Par ailleurs, j’ai fait également appel à elle sur plusieurs villas à Saint-Barthélemy, une île qui souffre d’un décalage entre son image et la réalité. J’y suis retourné trois jours après le terrible ouragan et l’île était devenue grise. Un mois plus tard, cependant, la nature avait repris ses droits. Ensemble, nous allons travailler pour donner un petit coup de pouce à ce site magnifique. Et demain, avec Olivia, nous travaillerons dans d’autres domaines que celui de la promotion privée.

ii : C’est quoi pour vous le logement idéal ?

OP : J’apprécie que les promoteurs soignent de plus en plus les parties communes avec, par exemple, un hall double hauteur et une lumière sophistiquée comme le fait Christian. Entre l’offre commerciale, les émissions, les magazines, on est dans la « déco » jusqu’au cou. L’offre est tous les jours plus importante pour combler les besoins de chacun.
Il est temps de penser que le lieu où nous habitons toute l’année soit aussi bien dessiné que les hôtels où nous séjournons quelques jours par an. Il est intéressant d’apporter un regard neuf pour bousculer certaines habitudes de la promotion. Soigner chaque détail, de l’interrupteur au meuble vasque, permet d’offrir une expérience différente. C’est pourquoi décorer un lieu, imaginer un espace, le penser dans chaque détail, n’est pas futile. C’est ainsi que je conçois mon métier, comme une tentative pour embellir la vie immédiate.

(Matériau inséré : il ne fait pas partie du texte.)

`config.mk`:
```
export PLATFORM = sky130hd
export DESIGN_NAME = dom_sqscmul_gf2_sched
export DESIGN_NICKNAME = d
export VERILOG_FILES = /design/src/rtl/dom_sqscmul_gf2_sched.sv
export SDC_FILE = /design/constraint.sdc
export NUM_CORES = 1
export LEC_CHECK = 0
export BUFFER_PORTS_ARGS = -buffer_cell sky130_fd_sc_hd__buf_2
export CORE_ASPECT_RATIO = 1.75
export CORE_MARGIN = 2
export CORE_UTILIZATION = 45
export CTS_BUF_LIST = sky130_fd_sc_hd__clkbuf_2
export DETAILED_ROUTE_END_ITERATION = 6
export PLACE_DENSITY = 0.69
export SKIP_LAST_GASP = 1
export SYNTH_ARGS = -nofsm -noshare
export SYNTH_HDL_FRONTEND = slang
export SYNTH_SLANG_ARGS = --single-unit
```
`constraint.sdc`:
```
create_clock -name ClkxCI -period 5.3 [get_ports ClkxCI]
set_input_delay 0.265 -clock ClkxCI [delete_from_list [all_inputs] [get_ports ClkxCI]]
set_output_delay 0.265 -clock ClkxCI [all_outputs]
set_load 0.02 [all_outputs]
```
`src/rtl/dom_sqscmul_gf2_sched.sv`:
```
// Issue scheduler for one shared DOM GF(2^2) square-scale-multiply unit:
// round-robin grant, one fresh randomness word per op, latency-tracked tagged result FIFO.
module dom_sqscmul_gf2_sched #(
   parameter  int unsigned SHARES     = 2,
   parameter  int unsigned NREQ       = 2,
   parameter  int unsigned LAT        = 1,
   parameter  int unsigned ZW         = SHARES*(SHARES-1),
   parameter  int unsigned BW         = 2,
   parameter  int unsigned FIFO_DEPTH = 4,
   localparam int unsigned W          = 2*SHARES,
   localparam int unsigned IDW        = (NREQ > 1) ? $clog2(NREQ) : 1
) (
   input  logic                 ClkxCI,
   input  logic                 RstxBI,
   input  logic                 ClrxSI,
   input  logic [NREQ-1:0]      ReqValidxSI,
   output logic [NREQ-1:0]      ReqReadyxSO,
   input  logic [NREQ*W-1:0]    ReqXxDI,
   input  logic [NREQ*W-1:0]    ReqYxDI,
   input  logic                 RndValidxSI,
   output logic                 RndReadyxSO,
   input  logic [ZW+BW-1:0]     RndxDI,
   output logic [W-1:0]         MulXxDO,
   output logic [W-1:0]         MulYxDO,
   output logic [ZW-1:0]        MulZxDO,
   output logic [BW-1:0]        MulBxDO,
   input  logic [W-1:0]         MulQxDI,
   output logic                 ResValidxSO,
   input  logic                 ResReadyxSI,
   output logic [W-1:0]         ResQxDO,
   output logic [IDW-1:0]       ResIdxDO
);

   localparam int unsigned PW = (FIFO_DEPTH > 1) ? $clog2(FIFO_DEPTH) : 1;
   localparam int unsigned CW = $clog2(FIFO_DEPTH + 1);

   logic [IDW-1:0]  rrPtrxDP, rrNextxS, grantIdxS;
   logic [NREQ-1:0] grantxS;
   logic            issuexS, creditOkxS;

   logic [W-1:0]    mulXxDP, mulYxDP;
   logic [ZW-1:0]   mulZxDP;
   logic [BW-1:0]   mulBxDP;

   logic [LAT:0]    pipeVxDP;
   logic [IDW-1:0]  pipeIdxDP [LAT+1];

   logic [CW-1:0]   inFlightxDP, fifoCntxDP;
   logic [PW-1:0]   wrPtrxDP, rdPtrxDP;
   logic [W-1:0]    qMemxDP  [FIFO_DEPTH];
   logic [IDW-1:0]  idMemxDP [FIFO_DEPTH];
   logic            fifoWrxS, fifoPopxS;

   // Credits cover both stored results and ops still inside the unit, so a write is never dropped.
   assign creditOkxS = (32'(fifoCntxDP) + 32'(inFlightxDP)) < FIFO_DEPTH;

   always_comb begin
      grantxS   = '0;
      grantIdxS = '0;
      issuexS   = 1'b0;
      if (RstxBI && RndValidxSI && creditOkxS && !ClrxSI) begin
         for (int unsigned i = 0; i < NREQ; i++) begin
            if (!issuexS && ReqValidxSI[i] && (IDW'(i) >= rrPtrxDP)) begin
               issuexS      = 1'b1;
               grantxS[i]   = 1'b1;
               grantIdxS    = IDW'(i);
            end
         end
         for (int unsigned i = 0; i < NREQ; i++) begin
            if (!issuexS && ReqValidxSI[i] && (IDW'(i) < rrPtrxDP)) begin
               issuexS      = 1'b1;
               grantxS[i]   = 1'b1;
               grantIdxS    = IDW'(i);
            end
         end
      end
   end

   assign rrNextxS    = (grantIdxS == IDW'(NREQ-1)) ? '0 : grantIdxS + IDW'(1);
   assign ReqReadyxSO = grantxS;
   assign RndReadyxSO = issuexS;

   assign fifoWrxS  = pipeVxDP[LAT] & ~ClrxSI;
   assign fifoPopxS = (fifoCntxDP != '0) & ResReadyxSI;

   always_ff @(posedge ClkxCI or negedge RstxBI) begin
      if (!RstxBI) begin
         rrPtrxDP    <= '0;
         mulXxDP     <= '0;
         mulYxDP     <= '0;
         mulZxDP     <= '0;
         mulBxDP     <= '0;
         pipeVxDP    <= '0;
         for (int unsigned j = 0; j <= LAT; j++) pipeIdxDP[j] <= '0;
         inFlightxDP <= '0;
         fifoCntxDP  <= '0;
         wrPtrxDP    <= '0;
         rdPtrxDP    <= '0;
      end else begin
         if (issuexS) rrPtrxDP <= rrNextxS;

         // Idle cycles load zeros so randomness is never reused and ops never overlap at the unit.
         if (issuexS) begin
            mulXxDP <= ReqXxDI[grantIdxS*W +: W];
            mulYxDP <= ReqYxDI[grantIdxS*W +: W];
            mulZxDP <= RndxDI[ZW-1:0];
            mulBxDP <= RndxDI[ZW+BW-1:ZW];
         end else begin
            mulXxDP <= '0;
            mulYxDP <= '0;
            mulZxDP <= '0;
            mulBxDP <= '0;
         end
         pipeVxDP[0]  <= issuexS;
         pipeIdxDP[0] <= grantIdxS;
         for (int unsigned j = 1; j <= LAT; j++) begin
            pipeVxDP[j]  <= pipeVxDP[j-1] & ~ClrxSI;
            pipeIdxDP[j] <= pipeIdxDP[j-1];
         end

         if (ClrxSI) begin
            inFlightxDP <= '0;
            fifoCntxDP  <= '0;
            wrPtrxDP    <= '0;
            rdPtrxDP    <= '0;
         end else begin
            unique case ({issuexS, fifoWrxS})
               2'b10:   inFlightxDP <= inFlightxDP + CW'(1);
               2'b01:   inFlightxDP <= inFlightxDP - CW'(1);
               default: ;
            endcase
            unique case ({fifoWrxS, fifoPopxS})
               2'b10:   fifoCntxDP <= fifoCntxDP + CW'(1);
               2'b01:   fifoCntxDP <= fifoCntxDP - CW'(1);
               default: ;
            endcase
            if (fifoWrxS)  wrPtrxDP <= wrPtrxDP + PW'(1);
            if (fifoPopxS) rdPtrxDP <= rdPtrxDP + PW'(1);
         end
      end
   end

   always_ff @(posedge ClkxCI) begin
      if (fifoWrxS) begin
         qMemxDP[wrPtrxDP]  <= MulQxDI;
         idMemxDP[wrPtrxDP] <= pipeIdxDP[LAT];
      end
   end

   assign MulXxDO     = mulXxDP;
   assign MulYxDO     = mulYxDP;
   assign MulZxDO     = mulZxDP;
   assign MulBxDO     = mulBxDP;
   assign ResValidxSO = (fifoCntxDP != '0);
   assign ResQxDO     = ResValidxSO ? qMemxDP[rdPtrxDP]  : '0;
   assign ResIdxDO    = ResValidxSO ? idMemxDP[rdPtrxDP] : '0;

endmodule
```
==> results of run 1 <==
cells in the final DEF (no fill, tap or decap), types with 2 or more instances in the layout:
master                     netlist  layout
sky130_fd_sc_hd__mux2i_1         3       3
sky130_fd_sc_hd__nor2_1         14      14
sky130_fd_sc_hd__buf_2           4      51
sky130_fd_sc_hd__fa_1            2       2
sky130_fd_sc_hd__ha_1            6       6
sky130_fd_sc_hd__o21ai_0         7       7
sky130_fd_sc_hd__inv_1           4       4
sky130_fd_sc_hd__clkbuf_2        0       5
sky130_fd_sc_hd__edfxtp_1       20      20
sky130_fd_sc_hd__or2_2           2       2
sky130_fd_sc_hd__dfrtp_1        27      27
sky130_fd_sc_hd__nand3_1        13      13
sky130_fd_sc_hd__o21ai_1         3       3
sky130_fd_sc_hd__nand4_1         8       8
sky130_fd_sc_hd__nor4_1          2       2
sky130_fd_sc_hd__and3_1          4       4
sky130_fd_sc_hd__o211ai_1        3       3
sky130_fd_sc_hd__nand2b_1        3       3
sky130_fd_sc_hd__a21oi_1         4       4
sky130_fd_sc_hd__or4_1           2       2
sky130_fd_sc_hd__nand2_1         6       6
sky130_fd_sc_hd__xnor2_1         4       4
sky130_fd_sc_hd__and2_1         12      12
sky130_fd_sc_hd__mux4_2          5       5
layer usage:
layer / track usage, % / share of wire [%] / routed length, um
met5: 0 / 0 / 0
met4: 7.341 / 2.6 / 102
met3: 4.301 / 6.0 / 236
met2: 30.62 / 57 / 2231
met1: 16.58 / 35 / 1375
power by group through the flow:
stage                     Combinational, W  Clock [W]  Sequential, W
after floorplan                   0.000198          0       0.000440
after global placement            0.000260          0       0.000453
after detailed placement          0.000261          0       0.000454
after CTS                         0.000262   0.000151       0.000447
after global routing              0.000285   0.000165       0.000453
final                             0.000257   0.000142       0.000445
worst max-delay path by stage:
| stage | startpoint | end | cells after the start |
|---|---|---|---|
| 4_1_cts | inFlightxDP[2]$_DFFE_PN0P_ | ReqReadyxSO[0] | 6 |
| 2_1_floorplan | inFlightxDP[2]$_DFFE_PN0P_ | inFlightxDP[2]$_DFFE_PN0P_ | 11 |
| 3_5_place_dp | inFlightxDP[2]$_DFFE_PN0P_ | inFlightxDP[2]$_DFFE_PN0P_ | 10 |
| 3_3_place_gp | RstxBI | inFlightxDP[2]$_DFFE_PN0P_ | 9 |
| 5_1_grt | inFlightxDP[2]$_DFFE_PN0P_ | ReqReadyxSO[0] | 6 |
| 6_report | inFlightxDP[2]$_DFFE_PN0P_ | ReqReadyxSO[0] | 6 |
worst reg2reg max path: cells and delay by family, from the launching register on:
kind,cells,cell delay [ns]
and+or+nand+nor,5,1.13
adders and majority gates,2,0.74
DFF,1,0.47
AOI/OAI and AO/OA,2,0.33
registers in the layout, indices dropped and copies added, names as in the netlist:
name         flops
qMemxDP         16
MulYxDO          4
pipeVxDP         2
wrPtrxDP         2
MulZxDO          2
inFlightxDP      3
rdPtrxDP         2
idMemxDP         4
pipeIdxDP        2
rrPtrxDP         1
MulXxDO          4
MulBxDO          2
fifoCntxDP       3
per-stage QoR:
step	power (W)	area (um^2)	util, %	setup WS, ns	cells
floorplan	0.0006385	2182	-	2.731	178
global placement	0.0007132	2445	52.40	2.681	269
detailed placement	0.0007154	2445	52.40	2.627	269
CTS	0.0008599	2499	53.55	2.413	278
global route	0.0009034	2499	53.55	2.218	278
finish	0.0008447	2499	53.55	2.449	278
cell families (layout without fill, tap and decap cells):
kind of cell             count (synthesis)  in the layout
AO/OA/AOI/OAI                           21             21
buffers and inverters                   16             64
adder cells (fa/ha/maj)                  8              8
AND/OR/NAND/NOR                         73             73
multiplexers                             8              8
flip-flops                              47             47
XOR/XNOR                                 5              5
cell type report:
class / count / area (um^2)
Clock buffer: 5 / 25.02
Sequential cell: 47 / 1276
Clock inverter: 3 / 18.77
Tap cell: 52 / 65.06
Fill cell: 428 / 2167
Timing Repair Buffer: 52 / 265.3
Inverter: 4 / 15.01
Multi-Input combinational cell: 115 / 833.3
what timing repair did:
action,in CTS,in global routing
resized for setup,0,0
hold buffers,1,0
hold endpoints to repair,27,0
==> results.md, run 1 <==
- Internal: 0.0005558 W
- Area fraction in compound gates after synthesis: 5.562%
- Maximum number of buffers from clock root to sink: 2
- Via density: 5.367
- Area share of the leading cell type in the synthesized netlist: 30.96%
- Fraction of layout cells with a size suffix above 1: 30.09%
- 1st-iter DRT viols: 23
- Final hold slack: 0.06103 ns
- Post-synthesis cell area: 2182 um^2
- Combinational cell fraction of total power: 30.4%
- Pin count of the biggest net entering global routing: 30
- TritonCTS clock tree: built
- Max-slew violations: 0
- Buffers added on ports: 51
- First-pass iteration count of the detailed router: 4
- Largest fanout on the critical path: 25
- Synthesized-area fraction occupied by adder cells: 5.275%
- Async S/R FF share, synth: 57.45%
- Delay contributed by the slowest stage of the critical path: 0.74 ns
- Worst Hold Class: in -> reg
- Number of hold violations in the final report: 0
- Number of antenna violations at the first check in global routing: 0
- Top post-synthesis cells by count: 27 x sky130_fd_sc_hd__dfrtp_1, 20 x sky130_fd_sc_hd__edfxtp_1, 14 x sky130_fd_sc_hd__nor2_1
- Crit-path slowest cell: sky130_fd_sc_hd__and4_1
- Total Die Area: 5444 um^2
- Die Span X: 56.64 um
- Share of synthesized area occupied by flip-flops and latches: 58.49%
- Critical-path cell list: ha_1, nor4_4, and4_1, nand2_1, a21oi_1, buf_2
- Net Switching: 0.0002889 W
- Crit path launch type: flip-flop
- Most common flop cell mapped by yosys: sky130_fd_sc_hd__dfrtp_1
- Final TNS setup: 0 ns
- Final setup violation count: 0
- Average routed wire per standard cell: 14.19 um
- Synth top area cells: sky130_fd_sc_hd__dfrtp_1 31%, sky130_fd_sc_hd__edfxtp_1 28%, sky130_fd_sc_hd__mux4_2 5.2%
- Post-synth cell types: 37
- Post-synth top area cell: sky130_fd_sc_hd__dfrtp_1
- Req. time, crit path: 5.04 ns
- Clock-pin slew of the registers on the worst-case setup and hold paths: 0.23 ns
- Worst r2r src: inFlightxDP[2]$_DFFE_PN0P_
- Worst slew slack as a fraction of its limit: 48.29%
- Vertical die dimension: 96.12 um
- Worst R2R Setup Slack: 2.59 ns
- Post-layout net count: 264
- Worst Path Buf+Inv: 1
- GR Overflow Total: 0
- Reported leakage power: 1.125 nW
- Worst setup path category: reg -> out
- Final WL: 3946 um
- Drc violations: 0
- Number of instances in the synthesized netlist: 178
- Category of the worst setup path capture point: primary output
- Transition at the pin with the smallest max-transition slack: 0.7757 ns
- Wire length of the first global-routing pass: 6679 um
- Relative contribution of sequential cells to total power: 52.7%
- Total clock buffers created by CTS: 5
- Run status: finished, final reports clean
- Power density over the cells: 338.1 nW/um^2
- Routability congestion estimate: 0.8327
- Worst Reg-to-Reg Cells: 9
- Synthesis warning total: 0
- Number of synthesized flops with an enable pin: 20
- Unrepaired setup endpoints after global routing: no
- Count of state elements after synthesis: 47
- Number of antenna-violating nets in the routed design: 0
- Post-synthesis to final-layout area growth: 14.51%
- Top achievable clock speed: 350.8 MHz
- H-tree lvl count: 2
- Min-Delay Path Depth: 3
- Worst reg2reg path endpoint: inFlightxDP[2]$_DFFE_PN0P_
- Number of cell rows: 33
- Share of cell area taken by muxes after synthesis: 6.537%
- Vias after detailed routing: 1492
- Max Clock Skew: 0.01885 ns
- Core area: 4666 um^2
- Post-synthesis xor/xnor area fraction: 2.007%
- Clock root buffer: sky130_fd_sc_hd__clkbuf_2
- Final HPWL from detailed placement: 3055 um
- Hold Path Origin: ReqYxDI[7]
- Clock latency of the later-clocked register in the worst-skew pair: 0.40 ns
- Number of antenna diodes: 0
- Post-route fraction of the period consumed by the critical path: 53.79%
- Effective utilization at floorplan: 46.77%
- Max capacitance violation total: 0
- Combinational family with the most area after synthesis: simple AND/OR/NAND/NOR gates
- Post-CTS Setup Repair Bufs: 0
- Crit path arrival time: 2.59 ns
- Switching Fraction: 34.20%
- Hold path endpoint: MulYxDO[3]$_DFF_PN0_
- Average cell area after synthesis: 12.26 um^2
- Cell class contributing the biggest share of worst-path delay: simple AND/OR/NAND/NOR gates
- Clock sink total: 47
- Most frequent cell after synthesis: sky130_fd_sc_hd__dfrtp_1
- Mapped Nets: 217
- Overall fraction of global-route tracks in use: 16.31%
- Simple logic cell fraction of the synthesized area: 18.81%
- Count of boundary I/O pins: 52
- Vias in the first global route: 1448
- Final Critical Period: 2.851 ns
- Clock group share of total power: 16.8%
- VDD IR max: 0.2273 mV
(Power assumes the default switching activity.)
==> run 2: changes to the inputs <==
Settings changed: PLACE_DENSITY 0.69 to 0.72.
Clock period 5.3 ns to 2.3 ns, I/O delays scaled along.
==> results.md, run 2 (synthesis gave the netlist of run 1 again) <==
- Buffers added on ports: 51 (unchanged)
- Vias after detailed routing: 1716 (+15%)
- Number of cell rows: 33 (unchanged)
- Max Clock Skew: 0.02027 ns (+0.001427 ns)
- Total power: 0.002189 W (+160%)
- Routability congestion estimate: 0.7858 (-5.6%)
- Min-Delay Path Depth: 4 (+1)
- Count of boundary I/O pins: 52 (unchanged)
- Fraction of layout cells with a size suffix above 1: 32.96% (+2.9 points)
- Final Critical Period: 2.215 ns
- Total Die Area: 5444 um^2 (unchanged)
- Maximum number of buffers from clock root to sink: 2 (unchanged)
- Max capacitance violation total: 0 (unchanged)
- Final TNS setup: 0 ns (unchanged)
- Via density: 5.379 (+0.23%)
- Crit path launch type: flip-flop
- Unrepaired setup endpoints after global routing: yes
- Worst Hold Class: in -> reg
- Met2 wire length: 2769 um (+24%)
- Met3 wirelength from detailed routing: 190 um (-19%)
- Reported leakage power: 1.316 nW (+17%)
- Instance count after placement with tap cells included: 280 (+4.1%)
- Transition at the pin with the smallest max-transition slack: 0.3983 ns (-0.3773 ns)
- Wire length of the first global-routing pass: 7693 um (+15%)
- Vias in the first global route: 1675 (+16%)
- Number of antenna violations at the first check in global routing: 0 (unchanged)
- Largest fanout on the critical path: 3 (-88%)
- Largest register FFs: 16 (unchanged)
- Uppermost layer routed: met4
- Final hold slack: 0.1267 ns (+0.06571 ns)
- Clock-pin slew of the registers on the worst-case setup and hold paths: 0.23 ns (about the same)
- Average routed wire per standard cell: 15.26 um (+7.5%)
- Power density over the cells: 744.2 nW/um^2 (+120%)
- Core area: 4666 um^2 (unchanged)
- 1st-iter DRT viols: 57 (+150%)
- Vertical die dimension: 96.12 um (unchanged)
- Most common cell after layout, fill and taps aside: sky130_fd_sc_hd__buf_2
- Register with the most flip-flops: qMemxDP
- Clock root buffer: sky130_fd_sc_hd__clkbuf_2
- Post-layout net count: 305 (+16%)
- Worst reg2reg path endpoint: inFlightxDP[2]$_DFFE_PN0P_
- GR Overflow Total: 0 (unchanged)
- Number of hold violations in the final report: 0 (unchanged)
- Post-synthesis to final-layout area growth: 34.80%
- Area taken by multi-input logic gates: 872.1 um^2 (+4.7%)
- Pin count of the biggest net entering global routing: 28 (-6.7%)
- TritonCTS clock tree: built
- Routed metal-1 wirelength: 1733 um (+26%)
- Total clock buffers created by CTS: 5 (unchanged)
- Worst setup path category: reg -> reg
- Req. time, crit path: 2.63 ns (-2.41 ns)
- Number of filler cells placed in the layout: 362 (-15%)
- First-pass iteration count of the detailed router: 4 (unchanged)
- Number of antenna diodes: 0 (unchanged)
- Clock sink total: 47 (unchanged)
- Worst Reg-to-Reg Cells: 10 (+1)
- Final setup violation count: 0 (unchanged)
- Number of antenna-violating nets in the routed design: 0 (unchanged)
- Worst R2R Setup Slack: 0.08 ns (-2.51 ns)
- Capture point of the worst path: inFlightxDP[2]$_DFFE_PN0P_
- Cell area reported after detailed placement: 2537 um^2 (+3.8%)
- Final WL: 4867 um (+23%)
- Start point of the critical path: fifoCntxDP[2]$_DFFE_PN0P_
- Final HPWL from detailed placement: 3247 um (+6.3%)
- H-tree lvl count: 2 (unchanged)
- Sequential cell area: 1276 um^2 (unchanged)
- Clock latency of the later-clocked register in the worst-skew pair: 0.40 ns (about the same)
- VDD IR max: 0.6318 mV (+180%)
- Worst slew slack as a fraction of its limit: 73.44% (+25 points)
- Category of the worst setup path capture point: flip-flop
- Drc violations: 0 (unchanged)
- Non-filler instance count after layout: 319 (+15%)
- Crit path arrival time: 2.54 ns (-0.05 ns)
- Max-slew violations: 0 (unchanged)
- Effective utilization at floorplan: 46.77% (unchanged)
- Die Span X: 56.64 um (unchanged)
- Post-route cell area: 2942 um^2 (+18%)
- Overall fraction of global-route tracks in use: 19.06% (+2.7 points)
- Worst r2r src: fifoCntxDP[2]$_DFFE_PN0P_
- Post-route fraction of the period consumed by the critical path: 96.32%
- Most used cells in the layout excluding fill and tap cells: 51 x sky130_fd_sc_hd__buf_2, 28 x sky130_fd_sc_hd__dlygate4sd3_1, 27 x sky130_fd_sc_hd__dfrtp_1, 20 x sky130_fd_sc_hd__edfxtp_1
- Run status: finished, final reports clean
- Top achievable clock speed: 451.4 MHz
run 2: changes by cell type in the layout (fill, tap and decap cells not counted), sizes merged:
cell,before,now
buf,51,65
dlygate4sd3,1,28
clkinv,1,2
bufinv,0,1
inv,6,4
run 2: worst min path at each step:
| stage | slack [ns] | endpoint | from |
|---|---|---|---|
| 4_1_cts | 0.10 | pipeVxDP[0]$_DFF_PN0_ | RndValidxSI |
| 2_1_floorplan | -0.18 | MulBxDO[0]$_DFF_PN0_ | RstxBI |
| 3_3_place_gp | 0.19 | rrPtrxDP$_DFFE_PN0P_ | RstxBI |
| 3_5_place_dp | 0.20 | MulXxDO[0]$_DFF_PN0_ | RstxBI |
| 5_1_grt | 0.13 | pipeVxDP[0]$_DFF_PN0_ | ReqValidxSI[0] |
| 6_report | 0.13 | MulXxDO[1]$_DFF_PN0_ | ReqValidxSI[0] |
run 2: layout make-up:
type,instances,area share [%]
sequential,47,43.39
multi-input combinational,115,29.65
timing repair buffer,93,21.91
tap,52,2.212
clock inverter,3,1.489
clock buffer,5,0.8507
inverter,4,0.5104
run 2: stage by stage:
| step | setup WS (ns) | utilization, % |
|---|---|---|
| 2_1_floorplan | 0.03307 | - |
| 3_3_place_gp | 0.2051 | 54.38 |
| 3_5_place_dp | 0.1496 | 54.38 |
| 4_1_cts | 0.007516 | 61.89 |
| 5_1_grt | -0.03622 | 63.05 |
| 6_report | 0.08475 | 63.05 |
run 2: what timing repair did:
item / CTS / global route
endpoints found under the setup margin: 1 / 4
resized for setup: 1 / 5
setup buffers: 0 / 3
hold buffers: 28 / 0
pin swaps: 0 / 4
hold endpoints to repair: 61 / 0
run 2: where the power goes:
part,leakage (nW),switching [W],internal [W]
logic,0.724,0.000374,0.000366
clock network,0.0429,0.000253,0.000184
registers,0.549,0.0000760,0.000937
total,1.32,0.000702,0.00149
run 2: critical path: stages, from the launching register on:
cell	delay, ns
sky130_fd_sc_hd__dfrtp_1	0.46
sky130_fd_sc_hd__ha_4	0.25
sky130_fd_sc_hd__nor4_4	0.22
sky130_fd_sc_hd__nand4_1	0.22
sky130_fd_sc_hd__nor2_4	0.16
sky130_fd_sc_hd__nor2_1	0.07
sky130_fd_sc_hd__fa_2	0.40
sky130_fd_sc_hd__inv_2	0.07
sky130_fd_sc_hd__nor4_1	0.04
sky130_fd_sc_hd__o211ai_1	0.17
sky130_fd_sc_hd__nand2_1	0.07
run 2: metal layers:
layer  global-route usage [%]  vias up
met5                        0        -
met4                    9.127        0
met3                    3.629       16
met2                    35.47       63
met1                    20.32      819
li1                         -      818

CT : Le logement idéal, c’est d’abord un plan. Chez Pitch, qui réalise bon an mal an 2 500 logements, nous avons réussi à imprimer une réflexion, une culture du plan à vivre, du plan évolutif. La réalisation est un art difficile, mais tous les promoteurs ont fait beaucoup de progrès, ont réussi à upgrader leur production à un niveau très satisfaisant en France. Le volume, la lumière, le design, l’art – Pitch est l’un des partenaires fondateurs de l’initiative du ministère de la Culture, « Un immeuble, une œuvre » – constituent les éléments d’un parcours abouti, d’un chemin vertueux.